Greek Prime Minister Antonis Samaras solemnly announced on Thursday the distribution of a tiny part of the €34.3 billion bailout tranche to pay out state arrears. 40 million euro will go to pay the lump sum for more than 1,200 civil servants, 255 million will go to indebted municipalities, 180 million to hospitals and pharmacists and 700 mill 700 million euros will go toward paying tax returns. The rest will go to bank recapitalization, to Greece’s bond buyback program and to budgetary financing.
The whole project has been sold to recession- and unemployment-hit Greeks as a ‘breath for the real economy”.
As anyone can understand zero euro will go to the some 3 million Greeks who live near or below the poverty line. Or to those awaiting social welfare allowances. Or to those awaiting other kinds of allowances for more than a year. But that’s the very private not well-organized sector…

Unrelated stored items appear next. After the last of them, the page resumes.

[config.mk]
export PLATFORM = sky130hd
export DESIGN_NAME = mr_fetch_unit
export DESIGN_NICKNAME = d
export VERILOG_FILES = /design/src/rtl/mr_fetch_pkg.sv /design/src/rtl/mr_fetch_queue.sv /design/src/rtl/mr_fetch_unit.sv
export SDC_FILE = /design/constraint.sdc
export NUM_CORES = 1
export LEC_CHECK = 0
export BUFFER_PORTS_ARGS = -buffer_cell sky130_fd_sc_hd__buf_4
export CORE_ASPECT_RATIO = 0.7
export CORE_MARGIN = 2
export CORE_UTILIZATION = 47
export DETAILED_ROUTE_END_ITERATION = 8
export GPL_TIMING_DRIVEN = 0
export PLACE_DENSITY = 0.77
export SYNTH_ARGS = -nofsm -noshare
export SYNTH_HDL_FRONTEND = slang
export SYNTH_SLANG_ARGS = --single-unit
[constraint.sdc]
create_clock -name CLK -period 2.75 [get_ports CLK]
set_input_delay 0.275 -clock CLK [delete_from_list [all_inputs] [get_ports CLK]]
set_output_delay 0.275 -clock CLK [all_outputs]
set_load 0.005 [all_outputs]
[src/rtl/mr_fetch_pkg.sv]
// Shared types and constants for the mr_fetch_unit instruction fetch stage.
// MR_FETCH_PREFETCH_EN selects a two-entry prefetch queue instead of one.
package mr_fetch_pkg;

   localparam int MR_FETCH_WIDTH = 16;

`ifdef MR_FETCH_PREFETCH_EN
   localparam int MR_FETCH_QDEPTH = 2;
`else
   localparam int MR_FETCH_QDEPTH = 1;
`endif

   // Queue occupancy is held in a 2-bit counter
   localparam logic [1:0] MR_FETCH_QCNT = 2'(MR_FETCH_QDEPTH);

   typedef enum logic [1:0] {
      S_IDLE,
      S_REQ,
      S_DROP,
      S_FULL
   } state_e;

endpackage

[src/rtl/mr_fetch_queue.sv]
// One- or two-entry FIFO of {pc, instr} pairs between fetch and decode.
// Flush empties the queue and overrides a push in the same cycle.
module mr_fetch_queue
   import mr_fetch_pkg::*;
#(
   parameter int W = MR_FETCH_WIDTH
) (
   input  logic         clk,
   input  logic         rst,
   input  logic         push,
   input  logic         pop,
   input  logic         flush,
   input  logic [W-1:0] push_pc,
   input  logic [W-1:0] push_instr,
   output logic [W-1:0] head_pc,
   output logic [W-1:0] head_instr,
   output logic         full,
   output logic         empty
);

   localparam int D = MR_FETCH_QDEPTH;

   logic [W-1:0] pc_q    [D];
   logic [W-1:0] pc_d    [D];
   logic [W-1:0] instr_q [D];
   logic [W-1:0] instr_d [D];
   logic [1:0]   cnt_q;
   logic [1:0]   cnt_d;

   assign empty      = (cnt_q == 2'd0);
   assign full       = (cnt_q == MR_FETCH_QCNT);
   assign head_pc    = pc_q[0];
   assign head_instr = instr_q[0];

   always_comb begin
      pc_d    = pc_q;
      instr_d = instr_q;
      cnt_d   = cnt_q;
      if (flush) begin
         cnt_d = 2'd0;
      end else begin
         // Entry 0 is always the head; a pop shifts the tail forward
         if (pop && !empty) begin
            pc_d[0]    = pc_q[D-1];
            instr_d[0] = instr_q[D-1];
            cnt_d      = cnt_q - 2'd1;
         end
         if (push && (cnt_d != MR_FETCH_QCNT)) begin
            for (int i = 0; i < D; i++) begin
               if (2'(i) == cnt_d) begin
                  pc_d[i]    = push_pc;
                  instr_d[i] = push_instr;
               end
            end
            cnt_d = cnt_d + 2'd1;
         end
      end
   end

   always_ff @(posedge clk or posedge rst) begin
      if (rst) begin
         cnt_q <= 2'd0;
         for (int i = 0; i < D; i++) begin
            pc_q[i]    <= '0;
            instr_q[i] <= '0;
         end
      end else begin
         cnt_q   <= cnt_d;
         pc_q    <= pc_d;
         instr_q <= instr_d;
      end
   end

endmodule

[src/rtl/mr_fetch_unit.sv]
// Instruction fetch stage: memory request FSM, PC control and decode queue.
// Define MR_FETCH_PREFETCH_EN for a two-entry queue that keeps fetching.
module mr_fetch_unit
   import mr_fetch_pkg::*;
#(
   parameter int WIDTH = MR_FETCH_WIDTH
) (
   input  logic             CLK,
   input  logic             RST,
   input  logic [WIDTH-1:0] PC,
   output logic             ST,
   output logic [WIDTH-1:0] ADDR,
   output logic             ENA,
   output logic             MEM_REQ,
   output logic [WIDTH-1:0] MEM_ADDR,
   input  logic             MEM_ACK,
   input  logic [WIDTH-1:0] MEM_DATA,
   output logic [WIDTH-1:0] IR,
   output logic [WIDTH-1:0] IR_PC,
   output logic             IR_VALID,
   input  logic             IR_READY,
   input  logic             BR_TAKEN,
   input  logic [WIDTH-1:0] BR_TARGET
);

   state_e           state_q;
   state_e           state_d;
   logic [WIDTH-1:0] mem_addr_q;
   logic [WIDTH-1:0] mem_addr_d;
   logic             redir;
   logic             accept;
   logic             full_nx;
   logic             q_pop;
   logic             q_full;
   logic             q_empty;

   assign redir = BR_TAKEN & ~RST;
   assign q_pop = ~q_empty & IR_READY & ~redir;

   always_comb begin
      state_d    = state_q;
      mem_addr_d = mem_addr_q;
      accept     = 1'b0;
      // Occupancy after an accept; S_REQ never sees a full queue
      full_nx    = q_empty ? (MR_FETCH_QCNT == 2'd1) : ~q_pop;
      unique case (state_q)
         S_IDLE: begin
            state_d    = S_REQ;
            mem_addr_d = redir ? BR_TARGET : PC;
         end
         S_REQ: begin
            if (redir) begin
               if (MEM_ACK) begin
                  mem_addr_d = BR_TARGET;
               end else begin
                  state_d = S_DROP;
               end
            end else if (MEM_ACK) begin
               accept = 1'b1;
               if (full_nx) begin
                  state_d = S_FULL;
               end else begin
                  mem_addr_d = PC + WIDTH'(1);
               end
            end
         end
         S_DROP: begin
            // Address stays put until the stale read completes
            if (MEM_ACK) begin
               state_d    = S_REQ;
               mem_addr_d = redir ? BR_TARGET : PC;
            end
         end
         S_FULL: begin
            if (redir) begin
               state_d    = S_REQ;
               mem_addr_d = BR_TARGET;
            end else if (q_pop || !q_full) begin
               state_d    = S_REQ;
               mem_addr_d = PC;
            end
         end
         default: begin
            state_d = S_IDLE;
         end
      endcase
   end

   always_ff @(posedge CLK or posedge RST) begin
      if (RST) begin
         state_q    <= S_IDLE;
         mem_addr_q <= '0;
      end else begin
         state_q    <= state_d;
         mem_addr_q <= mem_addr_d;
      end
   end

   assign ST       = redir;
   assign ENA      = redir | accept;
   assign ADDR     = redir ? BR_TARGET : '0;
   assign MEM_REQ  = (state_q == S_REQ) | (state_q == S_DROP);
   assign MEM_ADDR = mem_addr_q;
   assign IR_VALID = ~q_empty;

   mr_fetch_queue #(
      .W(WIDTH)
   ) u_queue (
      .clk        (CLK),
      .rst        (RST),
      .push       (accept),
      .pop        (q_pop),
      .flush      (redir),
      .push_pc    (mem_addr_q),
      .push_instr (MEM_DATA),
      .head_pc    (IR_PC),
      .head_instr (IR),
      .full       (q_full),
      .empty      (q_empty)
   );

endmodule

# ---- After elaboration in Yosys (flattened, before gate mapping)
# Cells that the tools add are included.
dict set report totals {
  regBits 52
  inputBits 53
  output_inout_bits 68
  word_cells 66
}
dict set report op_classes {
  n_mux 26
  bitwise 9
  add_sub_neg 3
  eq_ne 12
  n_reduce_logical 11
}
# operator count
set op_table {}
lappend op_table {{two-way mux 16 bit} 9}
lappend op_table {{case mux 16 bit (4 select lines)} 1}
lappend op_table {{two-way mux 2 bit} 11}
lappend op_table {{adder 16 x 1 -> 16 bit, second input constant} 1}
lappend op_table {{!= test 3 bit, second input constant} 5}
lappend op_table {{case mux 2 bit (4 select lines)} 1}
lappend op_table {{zero test 2 bit} 3}
lappend op_table {{AND reduction 5 bit} 1}
lappend op_table {{equality test 2 x 1 -> 1 bit, second input constant} 2}
lappend op_table {{equality test 2 bit, second input constant} 2}
lappend op_table {{two-way mux 1 bit} 4}
lappend op_table {{!= test 2 bit, second input constant} 2}
lappend op_table {{NOT 1 bit} 4}
lappend op_table {{AND reduction 4 bit} 1}
lappend op_table {{bitwise AND 1 bit} 3}
lappend op_table {{AND reduction 3 bit} 1}
lappend op_table {{adder 2 x 1 -> 2 bit, second input constant} 1}
lappend op_table {{logical AND 1 bit} 2}
lappend op_table {{zero test 1 bit} 2}
lappend op_table {{!= test 2 x 1 -> 1 bit, second input constant} 1}
lappend op_table {{OR 1 bit} 2}
lappend op_table {{subtractor 2 x 1 -> 2 bit, second input constant} 1}
lappend op_table {{logical OR 1 bit} 1}

# ---- Depth between registers and ports, before layout
# Gate-level depths: netlist (run 1).
dict set report logic_depth {
  depth_word 11
  depth_mapped 12
}

# ---- Cells and area by module
# Synthesis (run 1) repeated with hierarchy kept, for this count alone.
dict set report unflattened {
  hier_cells 256
  area_unflattened_um2 2876.5
}
# module n_inst cells_each area_each_um2
set by_module_without_submodules {}
lappend by_module_without_submodules {mr_fetch_unit 1 169 1475.2}
lappend by_module_without_submodules {mr_fetch_queue 1 87 1401.3}

# ---- Worst setup path before layout (run 1)
# Ideal clock, no wire load.
dict set report synth_timing {
  path_type {reg2reg}
  from {register u_queue.cnt_q[0]}
  to {register u_queue.instr_q, in the netlist u_queue.head_instr[10]}
  arrival_ns 2.043
  stages_incl_launch_ff 12
  synth_period_minus_slack_ns 2.170
  setup_ns 0.128
  path_slack_ns 0.580
  required_time_ns 2.622
  cell_sequence {dfrtp_1 inv_1 ha_1 inv_1 nand3_1 xnor2_1 inv_1 ha_1 nor2_4 nand3_4 buf_2 mux2_1}
}
dict set report synth_between {
  elab_chain_len 10
  elab_cells_between_ends 13
}
# item line
set synth_lines {}
lappend synth_lines {{from (decl)} mr_fetch_queue.sv:27} ;# logic [1:0] cnt_q;
lappend synth_lines {{from (signal assigned)} mr_fetch_queue.sv:68} ;# cnt_q <= cnt_d;
lappend synth_lines {{zero test 2 bit (*)} mr_fetch_queue.sv:30} ;# assign empty = (cnt_q == 2'd0);
lappend synth_lines {{NOT 1 bit (*)} -}
lappend synth_lines {{via IR_VALID} mr_fetch_unit.sv:20} ;# output logic IR_VALID,
lappend synth_lines {{bitwise AND 1 bit (*) (2 in a row)} mr_fetch_unit.sv:38} ;# assign q_pop = ~q_empty & IR_READY & ~redir;
lappend synth_lines {{logical AND 1 bit (*)} mr_fetch_queue.sv:43} ;# if (pop && !empty) begin
lappend synth_lines {{two-way mux 2 bit (*)} mr_fetch_queue.sv:43}
lappend synth_lines {{two-way mux 2 bit (*)} mr_fetch_queue.sv:39} ;# if (flush) begin
lappend synth_lines {{!= test 2 x 1 -> 1 bit} mr_fetch_queue.sv:48} ;# if (push && (cnt_d != MR_FETCH_QCNT)) begin
lappend synth_lines {{logical AND 1 bit} mr_fetch_queue.sv:48}
lappend synth_lines {{AND reduction 3 bit (no source line) (*)} -}
lappend synth_lines {{to (signal assigned)} mr_fetch_queue.sv:70} ;# instr_q <= instr_d;
lappend synth_lines {{to (decl)} mr_fetch_queue.sv:25} ;# logic [W-1:0] instr_q [D];
# The timed path passes the listed nets; every way through them passes the cells marked *. The select of a mux whose other input is x is not followed.
# A chain may end at the register's enable or synchronous reset.

# ---- Final worst setup path (run 1)
dict set report layout_timing {
  from {input RST}
  to {register u_queue.pc_q, in the netlist u_queue.head_pc[8]}
}
dict set report layout_between {
  elab_chain_len 10
  elab_cells_between_ends 13
}
# item line
set layout_lines {}
lappend layout_lines {{from (decl)} mr_fetch_unit.sv:9} ;# input logic RST,
lappend layout_lines {{NOT 1 bit (*)} mr_fetch_unit.sv:37} ;# assign redir = BR_TAKEN & ~RST;
lappend layout_lines {{bitwise AND 1 bit (*)} mr_fetch_unit.sv:37}
lappend layout_lines {{NOT 1 bit (no source line)} -}
lappend layout_lines {{bitwise AND 1 bit} mr_fetch_unit.sv:38}
lappend layout_lines {{logical AND 1 bit} mr_fetch_queue.sv:43}
lappend layout_lines {{two-way mux 2 bit} mr_fetch_queue.sv:43}
lappend layout_lines {{two-way mux 2 bit} mr_fetch_queue.sv:39}
lappend layout_lines {{!= test 2 x 1 -> 1 bit} mr_fetch_queue.sv:48}
lappend layout_lines {{logical AND 1 bit} mr_fetch_queue.sv:48}
lappend layout_lines {{AND reduction 3 bit (no source line) (*)} -}
lappend layout_lines {{to (signal assigned)} mr_fetch_queue.sv:69} ;# pc_q <= pc_d;
lappend layout_lines {{to (decl)} mr_fetch_queue.sv:23} ;# logic [W-1:0] pc_q [D];
# Mark *: on every way between the ends. The rest lies on a longest branch, timed or not. The select of a mux whose other input is x is not followed.

==> results of run 1 <==
## per-layer routing
metal | track usage | routed length (microns) | part of all wire
met4 | 0.0321 | 34 | 0.0050
met1 | 0.277 | 3050 | 0.45
met3 | 0.0562 | 628 | 0.092
met2 | 0.357 | 3080 | 0.45
met5 | 0 | 0 | 0
## power by group
group	internal (mW)	switching (mW)	leakage, nW	total, mW
clock	0.181	0.271	0.0445	0.453
combinational	0.972	0.709	1.24	1.68
sequential	1.14	0.225	0.631	1.36
total	2.29	1.21	1.92	3.50
## per-stage QoR
stage	setup WS (ns)	area (sq um)	std cells	utilization
finish	0.169	3860	456	0.677
CTS	0.157	3860	456	0.677
floorplan	0.580	2750	252	-
global placement	0.435	3740	446	0.656
global route	0.0423	3860	456	0.677
detailed placement	0.359	3760	447	0.659
## worst max-delay path by stage
stage | start | endpoint | slack, ns | cells after the start
6_report | RST | u_queue.head_pc[8] | 0.17 | 12
3_3_place_gp | u_queue.cnt_q[0] | u_queue.head_instr[10] | 0.44 | 11
4_1_cts | RST | u_queue.head_pc[8] | 0.16 | 12
3_5_place_dp | u_queue.cnt_q[0] | u_queue.head_instr[10] | 0.36 | 11
2_1_floorplan | u_queue.cnt_q[0] | u_queue.head_instr[10] | 0.58 | 11
5_1_grt | RST | u_queue.head_instr[10] | 0.04 | 12
## final cells by class
class | instances | area, sq um
Tap cell | 75 | 93.8
Clock inverter | 3 | 21.3
Buffer | 16 | 101
Fill cell | 451 | 1840
Multi-Input combinational cell | 174 | 1310
Sequential cell | 52 | 1300
Timing Repair Buffer | 121 | 923
Inverter | 10 | 37.5
Clock buffer | 5 | 68.8
## repair_timing
action,in CTS,in global routing
endpoints found under the setup margin,0,0
hold buffers,1,0
hold endpoints to repair,11,0
## sequential cells by signal, summed over array words and instances (netlist names)
signal	flops
u_queue.head_pc	16
u_queue.cnt_q	2
u_queue.head_instr	16
MEM_ADDR	16
state_q	2
## cell families (layout without fill, tap and decap cells)
kind of cell / Yosys count / count (layout) / share of synthesized area
muxes: 40 / 40 / 0.161
adders and majority gates: 8 / 8 / 0.0364
xor gates and xnor gates: 15 / 15 / 0.0478
DFF: 52 / 52 / 0.473
buffers and inverters: 26 / 155 / 0.0505
AOI/OAI and AO/OA: 32 / 32 / 0.0701
and+or+nand+nor: 79 / 79 / 0.162
## layout by cell type, fill, tap and decap left out, types with 9 or more instances in the layout
cell / count
xnor2_1: 12
mux2_2: 31
nand3_1: 9
nand2_1: 23
nor2_1: 9
o21ai_0: 14
buf_2: 9
buf_4: 125
and2_1: 17
dfrtp_1: 52
## critical path, delay by kind of cell
family / cells / cell delay (ns)
compound gates: 1 / 0.24
fa+ha+maj: 1 / 0.25
buf+inv: 5 / 1.26
mux: 1 / 0.38
simple gates: 4 / 0.39
==> impl_results.md, run 1 <==
- Status: finished clean
- Fin crit share: 0.938
- Detailed router's first-iteration violation count: 64
- Most frequent CP cell: buf_4
- Grt ovf: 0
- FFs w/ async S/R, synth: 1.00
- Vias in the first global route: approximately 2100
- Post-synth top cells: dfrtp_1, mux2_2, nand2_1
- Crit-path max FO: 10
- Residual DRC: 0
- Vias post-DR: 2318
- First-pass GRT wire length: just over 10000 microns
- Seq/Total Area, Yosys: 0.473
- Critical path's slowest cell: dlygate4sd3_1
- Initial antenna violation count: 0
- Yosys top cell by area: dfrtp_1
- Post-layout net count: around 440
- GPL Wtd Cong: around 0.81
- R2R depth: 11
- CP Class: input port to register
- Fmax: 387 MHz
- Synth warn: 0
- # resized after CTS: 0
- Die H: 68 microns
- Gr usage total: 0.209
- Inserted Clock Buffers: 5
- Post-synth EDFFs: 0
- Worst vdd ir: 0.316 mV
- Worst Clk Skew: 0.0119 ns
- Root cell of the clock tree: clkbuf_8
- Min Tclk post-route: 2.58 ns
- Final Hold Viols: 0
- Pin count of the biggest net entering global routing: 42
- HP Start: MEM_DATA[15]
- WP data required: 2.94 ns
- Setup TNS: 0 ns
- Hold WS: 0.190 ns
- Clock buffer depth: 2
- Fraction of layout cells with a size suffix above 1: 0.478
- Mapped Cells: between 200 and 300
- Post-synthesis register bit count: 52
- Wire per inst: 14.9 microns
- Via density: 5.08
- Initial core utilization: 0.483
- Post-synthesis cell area: 2750 sq um
- Clk_lat worst skew: 0.31 ns
- Initial DRT Pass Iterations: 4
- Die X: 95.4 microns
- Top-count cell post-synth: dfrtp_1
- Top cell type's share of synthesized area: 0.473
- Worst-Margin Slew: 0.429 ns
- Slowest stage delay, CP: 0.53 ns
- HP Class: input port to register
- Sequence of cells on the critical path: dlygate4sd3_1, buf_4, nand2b_1, buf_4, inv_2, nor3_1, a21oi_1, ha_1, nor2_4, nand3_4, buf_2, mux2_2
- Max-slew headroom: 0.712
- Io pins: between 100 and 150
- Maxcap violations: 0
- Critical path data arrival time: 2.77 ns
- H-tree depth: 2
- Core ar.: 5700 sq um
- Area grow syn2layout: 40.3%
- RSZ-0062 raised after global routing: no
- Ys flop type: dfrtp_1
- Ant diodes: 0
- Power Total: approximately 3.5 mW
- CTS tree: done
- WL final: 6790 microns
- Worst flop-to-flop path startpoint: u_queue.cnt_q[0]
- # port buffers: 119
- Hold path cells: 2
- Leakage: 1.92 nW
- FF-to-FF End: u_queue.head_instr[10]
- Top post-synthesis cells by area: dfrtp_1, mux2_2, and2_1
- Post-synth cell types: 36
- Setup bufs post-CTS: 0
- Antenna-violating nets left: 0
- Hpwl dp: 5310 microns
- CP Launch Type: input port
- Clock slew at reported path FFs: between 0.1 and 0.15 ns
- Mapped Nets: 313
- Final setup violating endpoints: 0
- Die footprint: 6490 sq um
- Num rows: 23
- Clk sinks: 52
- Slew Viols, Final: 0
- Mean post-synth cell area: 10.9 sq um
- Worst reg2reg setup slack: 0.37 ns
- CP endpoint kind: register
- Pwr dens: 906 nW/um^2
- Hold EP: u_queue.head_instr[15]
No activity file was read; power rests on OpenSTA's default activity.
==> run 2, diff against run 1 <==
- clock period: 2.75 -> 2.39 ns (I/O delays scaled with it)
==> impl_results.md, run 2 (synthesis results as in run 1) <==
- Fin crit share: 0.953
- Clock slew at reported path FFs: 0.11 ns (about the same)
- Fmax: 439 MHz
- Hold path cells: 2 (unchanged)
- HP Class: input port to register (unchanged)
- Pwr dens: 1050 nW/um^2 (was 906 nW/um^2)
- Status: finished clean (unchanged)
- H-tree depth: 2 (unchanged)
- Worst flop-to-flop path startpoint: u_queue.cnt_q[0] (unchanged)
- Vias post-DR: 2340 (was 2318)
- Gr usage total: 0.210 (was 0.209)
- Most frequent cells in the layout: buf_4, dfrtp_1, mux2_2, nand2_1, and2_1 (unchanged)
- Clk_lat worst skew: 0.31 ns (about the same)
- GPL Wtd Cong: 0.810 (unchanged)
- Hpwl dp: 5310 microns (unchanged)
- CP endpoint kind: register (unchanged)
- Io pins: 121 (unchanged)
- Num rows: 23 (unchanged)
- Fraction of layout cells with a size suffix above 1: 0.492 (was 0.478)
- Final Hold Viols: 0 (unchanged)
- Die H: 68 microns (unchanged)
- Pre-CTS WS: -0.000669 ns (was 0.359 ns)
- Final setup violating endpoints: 0 (unchanged)
- Wire per inst: 15.0 microns (was 14.9 microns)
- Critical path data arrival time: 2.47 ns (was 2.77 ns)
- Final worst setup slack: 0.113 ns (was 0.169 ns)
- Maxcap violations: 0 (unchanged)
- Worst vdd ir: 0.365 mV (was 0.316 mV)
- Root cell of the clock tree: clkbuf_8 (unchanged)
- Core ar.: 5700 sq um (unchanged)
- FF-to-FF End: u_queue.head_instr[10] (unchanged)
- Die footprint: 6490 sq um (unchanged)
- Area grow syn2layout: 42.1% (was 40.3%)
- Initial antenna violation count: 0 (unchanged)
- Most common cell after layout, fill and taps aside: buf_4 (unchanged)
- Inserted Clock Buffers: 5 (unchanged)
- CP Launch Type: register (was input port)
- CTS tree: done (unchanged)
- HP Start: MEM_DATA[15] (unchanged)
- Grt ovf: 0 (unchanged)
- Crit-path max FO: 10 (unchanged)
- Slew Viols, Final: 0 (unchanged)
- Vias in the first global route: 2154 (was 2144)
- R2R depth: 11 (unchanged)
- CP Class: register to register (was input port to register)
- Initial DRT Pass Iterations: 4 (unchanged)
- WL final: 6880 microns (was 6790 microns)
- Detailed router's first-iteration violation count: 48 (was 64)
- First-pass GRT wire length: 10400 microns (was 10300 microns)
- Clock buffer depth: 2 (unchanged)
- Worst-Margin Slew: 0.455 ns (was 0.429 ns)
- Antenna-violating nets left: 0 (unchanged)
- WP data required: 2.58 ns (was 2.94 ns)
- Worst Clk Skew: 0.00952 ns (was 0.0119 ns)
- Max-slew headroom: 0.694 (was 0.712)
- Die X: 95.4 microns (unchanged)
- Clk sinks: 52 (unchanged)
- Hold EP: u_queue.head_instr[15] (unchanged)
- Post-layout net count: 444 (was 441)
- Pin count of the biggest net entering global routing: 42 (unchanged)
- Via density: 5.10 (was 5.08)
- Initial core utilization: 0.483 (unchanged)
- Ant diodes: 0 (unchanged)
- Residual DRC: 0 (unchanged)
- Min Tclk post-route: 2.28 ns
- # port buffers: 119 (unchanged)
- Worst reg2reg setup slack: 0.11 ns (was 0.37 ns)
- Leakage: 1.95 nW (was 1.92 nW)
- Setup TNS: 0 ns (unchanged)
==> run 2: worst max-delay path: stages (launching register included) <==
cell and delay, ns:
dfrtp_1 0.36, inv_1 0.08, ha_1 0.21, inv_1 0.09
nand3_2 0.11, xnor2_2 0.22, inv_1 0.07, ha_1 0.22
nor2_4 0.14, nand3_4 0.14, buf_4 0.21, mux2_1 0.32
==> run 2: metrics by stage <==
stage          std cells  utilization  power, mW  cell area [sq um]  hold slack (ns)
6_report             459        0.686       4.10               3910            0.153
5_1_grt              459        0.686       4.41               3910            0.144
4_1_cts              456        0.677       4.06               3860            0.154
3_5_place_dp         447        0.659       3.54               3760            0.214
3_3_place_gp         446        0.656       3.47               3740            0.457
2_1_floorplan        252            -       2.54               2750            0.371
==> run 2: power by group <==
group	switching, mW	total, mW	internal (mW)
sequential	0.260	1.57	1.31
combinational	0.838	2.01	1.17
clock	0.316	0.525	0.209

What Samaras forgot to mention in his enthusiastic announcement is that this is borrowed money and that even the poor Greeks have to finance the repayment through their taxes.
PM pledges 1 billion euros of arrears will be settled by end of 2012“One billion euros in state arrears will be disbursed by the end of the year after Greece received 34.3 billion euros in bailout funding this week, Prime Minister Antonis Samaras said on Thursday.
The premier conducted a visit to the General Accounting Office, where he met with Finance Minister Yannis Stournaras and other ministry officials, to discuss how the money would be allocated. The government is hoping that the gradual payment of some 9 billion euros of arrears in months to come, along with the completion of the bank recapitalization process, will improve liquidity and soften the impact of the ongoing recession.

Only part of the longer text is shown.